On n’a pas tellement le choix de s’y remettre pour que ça fonctionne. Mais ça ne va pas être simple. Dans le cas du SRAS, d’Ebola, on a constaté une sorte de déshumanisation, de méfiance, notamment de personnes dont on sait qu’elles ont été malades même si elles sont désormais parfaitement saines. C’est largement suggéré dans des études antérieures. On peut imaginer que ça va être la même chose ici. Dans cette perspective, les experts fédéraux pour le déconfinement ont un rôle important à jouer dans l’éducation de masse.

Ces experts fédéraux semblent incarnent cette autorité, cette confiance, et cette stratégie de remise en route

Ils doivent parvenir à nous déconditionner les esprits pour éradiquer cette méfiance qui s’est installée les uns vis-à-vis des autres. Avec l’aide de quelques exemples, des personnalités qui auraient été malades et qui témoigneraient qu’elles vont bien. Cette stratégie devra être relayée par les médias. Il faudra une exposition de masse pour désensibiliser à la menace et la peur psychologique du Covid-19.

Imaginons, si en juillet les situations sanitaire et économique sont sens dessus dessous – avec les conséquences psychologiques que l’on ne sait même pas imaginer -, que l’on n’a plus d’experts et que l’on retourne à un système politique habituel avec des partis pour prendre des décisions. Ce sera alors la catastrophe assurée. Le public ne suivra plus du tout les recommandations.

Pour certains aspects peuvent être passés sous silence, sous prétexte que c’est du bon sens. Mais dans les faits, sur la population, les formuler va susciter de stress.

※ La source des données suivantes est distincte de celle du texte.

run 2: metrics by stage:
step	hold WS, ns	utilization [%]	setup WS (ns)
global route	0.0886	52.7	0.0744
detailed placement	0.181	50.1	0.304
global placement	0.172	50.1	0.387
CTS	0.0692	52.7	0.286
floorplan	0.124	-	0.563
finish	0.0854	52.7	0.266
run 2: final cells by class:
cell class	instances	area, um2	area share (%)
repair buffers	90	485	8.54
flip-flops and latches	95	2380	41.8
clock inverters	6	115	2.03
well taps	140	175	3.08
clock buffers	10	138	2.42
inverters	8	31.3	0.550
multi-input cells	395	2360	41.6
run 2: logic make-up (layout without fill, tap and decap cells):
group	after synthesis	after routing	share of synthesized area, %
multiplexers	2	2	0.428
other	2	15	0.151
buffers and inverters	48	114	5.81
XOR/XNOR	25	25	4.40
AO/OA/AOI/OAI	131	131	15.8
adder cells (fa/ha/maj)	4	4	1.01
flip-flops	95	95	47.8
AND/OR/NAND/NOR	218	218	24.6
<file path="config.mk">
export PLATFORM = sky130hd
export DESIGN_NAME = ins_write_back
export DESIGN_NICKNAME = d
export VERILOG_FILES = /design/src/rtl/ins_write_back.sv
export SDC_FILE = /design/constraint.sdc
export NUM_CORES = 1
export LEC_CHECK = 0
export CORE_MARGIN = 3
export CORE_UTILIZATION = 43
export DETAILED_ROUTE_END_ITERATION = 6
export PLACE_DENSITY_LB_ADDON = 0.15
export SYNTH_ARGS = -nofsm -noshare
export SYNTH_HDL_FRONTEND = slang
export SYNTH_SLANG_ARGS = --single-unit
</file>
<file path="constraint.sdc">
create_clock -name sys_clk -period 9.03 [get_ports sys_clk]
set_input_delay 1.3545 -clock sys_clk [delete_from_list [all_inputs] [get_ports sys_clk]]
set_output_delay 1.3545 -clock sys_clk [all_outputs]
set_load 0.01 [all_outputs]
</file>
## config.mk

```make
export PLATFORM = sky130hd
export DESIGN_NAME = jtdd_scr_romrq
export DESIGN_NICKNAME = d
export VERILOG_FILES = /design/src/rtl/jtdd_pkg.sv /design/src/rtl/jtdd_romrq_line.sv /design/src/rtl/jtdd_scr_romrq.sv
export SDC_FILE = /design/constraint.sdc
export NUM_CORES = 1
export LEC_CHECK = 0
export ABC_AREA = 1
export BUFFER_PORTS_ARGS = -buffer_cell sky130_fd_sc_hd__buf_2
export CAP_MARGIN = 5
export CORE_MARGIN = 5
export CORE_UTILIZATION = 39
export CTS_BUF_LIST = sky130_fd_sc_hd__clkbuf_8
export DETAILED_ROUTE_END_ITERATION = 10
export GPL_ROUTABILITY_DRIVEN = 0
export PLACE_DENSITY = 0.61
export SLEW_MARGIN = 20
export SYNTH_ARGS = -nofsm -noshare
export SYNTH_HDL_FRONTEND = slang
export SYNTH_SLANG_ARGS = --single-unit
```

## constraint.sdc

```tcl
create_clock -name clk -period 1.7 [get_ports clk]
set_input_delay 0.17 -clock clk [delete_from_list [all_inputs] [get_ports clk]]
set_output_delay 0.17 -clock clk [all_outputs]
set_load 0.01 [all_outputs]
```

S’en remettre aux experts participe de la réduction de l’incertitude, évoquée plus haut. Parce que ce sont ces experts qui incarnent le mieux la certitude. À l’inverse, qui incarne le moins bien cela ? Ce sont les politiques. Et sans que ce soit une critique, ce n’est juste pas leur compétence. On demande à un scientifique un avis scientifique, c’est son métier. Il peut dire s’il ne sait pas. C’est justement ce que l’on ne veut absolument pas entendre de la bouche d’un politicien. Actuellement et dans une perspective de déconfinement, le public est demandeur de certitude, ou du moins d’informations aussi nettes et précises que possible. Et c’est ce qu’il faut garder sur le long cours. Il faudra aussi sans doute faire appel à des experts socio-économiques, après le post confidemment, pour la relance économique.

Avez-vous des pistes pour les gens qui seraient déjà angoissés à l’idée de sortir et reprendre une vie « normale » ?

Après les situations de terreur, de peur (catastrophes naturelles ou industrielles, attaques terroristes, etc), la peur de sortir survient souvent. C’est ce que l’on appelle un état de stress post-traumatique. Le SSPT est un état clinique précis, et je ne dis pas que tout le monde va en souffrir, mais les recommandations apportées dans ces cas peuvent être similaires pour se réadapter. Dans ce type de cas, le thérapeute va amener progressivement le patient à se confronter progressivement à sa peur. C’est ce qu’on appelle l’exposition aux stimuli inversifs ou redoutés. Au moment du déconfinement, sortir va susciter de l’anxiété, de l’angoisse de tomber malade, pour certains. Notamment ceux qui ne sortent actuellement pas du tout, peu très peu. On peut alors imaginer avoir les mêmes recommandations qu’en cas de SSPT. À savoir, se coucher au calme, imaginer, visualiser, et ressentir les émotions liées à cette vision. Puis, dans un deuxième temps, sortir dans sa rue. Marcher sur 100 mètres. Puis le lendemain, sur 250 m. Puis aller devant un magasin, sans forcément y entrer. Faire l’expérience que le monde n’est pas si dangereux que ça. Comme on le fait dans les traitements de stress post-traumatiques, appliqué ici à grande échelle.